Disturbance as an Organizing Theme
The southern Appalachian mountains are highly erodable and subject to
multiple disturbances. Natural disturbances include hurricanes, floods,
droughts, insect and disease outbreaks, ice storms, windthrow, and fire
whereas anthropogenic disturbances include two centuries of impacts from
steep mountain agriculture, grazing, forest clearing, and rapidly
expanding residential and recreational use. Streams and forests have
exhibited an ability to partially return to their original state following
disturbance. Current research focuses on identifying and quantifying these
long-term changes in stream and forest ecosystem structure and function.
Diversity
Southern Appalachian landscapes exhibit high species diversity relative to
many regions in North America. For example, the southern Appalachians
contain 345 fish species, and the Tennessee River has the highest fish
diversity of any river in the United States. Favorable environmental
conditions including moderate temperatures, high precipitation (1800 to
2300 mm year -1) distributed evenly throughout the year, deep soils, and
continuously flowing streams provide ample resource availability
across the complex landscape.

Terrestrial research is organized across the landscape with elevations
ranging from 678 to 1592 m along the complex environmental gradients
created by abiotic factors including elevation, aspect, precipitation, and
temperature. Terrestrial processes including productivity, decomposition,
soil nitrogen mineralization, photosynthesis, respiration, herbivory, seed
rain, and seedling demography are quantified along this gradient. This
gradient approach allows the functional relationships between variables to
be defined and also allows the variables to be extrapolated to the larger
landscape of the southern Appalachians.

The exchange of water, sediment, carbon, and nutrients between terrestrial
and aquatic ecosystems is regulated by riparian zones.
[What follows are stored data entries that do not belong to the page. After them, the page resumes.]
### config.mk
export PLATFORM = sky130hd
export DESIGN_NAME = lbc_unit
export DESIGN_NICKNAME = d
export VERILOG_FILES = /design/src/rtl/lbc_pkg.sv /design/src/rtl/lbc_bit_select.sv /design/src/rtl/lbc_unit.sv
export VERILOG_INCLUDE_DIRS = /design/src /design/src/rtl
export SDC_FILE = /design/constraint.sdc
export NUM_CORES = 1
export LEC_CHECK = 0
export ABC_CLOCK_PERIOD_IN_PS = 1950
export BUFFER_PORTS_ARGS = -buffer_cell sky130_fd_sc_hd__buf_4
export CAP_MARGIN = 20
export CORE_ASPECT_RATIO = 0.8
export CORE_MARGIN = 5
export CORE_UTILIZATION = 49
export CTS_CLUSTER_SIZE = 24
export DETAILED_ROUTE_END_ITERATION = 8
export GPL_ROUTABILITY_DRIVEN = 0
export PLACE_DENSITY = 0.85
export SYNTH_ARGS = -nofsm -noshare
export SYNTH_HDL_FRONTEND = slang
export SYNTH_SLANG_ARGS = --single-unit
export TNS_END_PERCENT = 30
### constraint.sdc
create_clock -name clock_in -period 1.95 [get_ports clock_in]
set_input_delay 0.2925 -clock clock_in [delete_from_list [all_inputs] [get_ports clock_in]]
set_output_delay 0.2925 -clock clock_in [all_outputs]
set_load 0.02 [all_outputs]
More than 73 km of
upland streams exist in the 2185 ha of forest at Coweeta Hydrologic
Laboratory. Therefore, riparian zones constitute a large proportion of the
landscape.
Most riparian zones in these forested areas are dominated by Rhododendron
maximum, an evergreen shrub. This keystone species (i.e., it has a greater
role than its coverage would suggest) is slow growing, but has increased
in coverage since fire suppression began in the 1920s. To determine the
effect of Rhododendron in riparian areas, soil water, groundwater,
nutrients, and litter fluxes are being quantified in areas where
Rhododendron has been removed, and compared to untreated control areas
during a multi-year study.

Aquatic research at Coweeta is facilitated by the detailed
characterization of hydrologic regimes in small (3 ha) to large (760 ha)
watersheds, some of which have been monitored since 1934. These
catchments provide one of the longest continuous hydrologic records in the
world.
Aquatic research has investigated the influences of water chemistry,
decomposition, organic detritus dynamics, and stream bed morphology on the
relationship of stream primary and secondary productivity, trophic levels,
micro- and macro-arthropod populations, and fish abundance and diversity.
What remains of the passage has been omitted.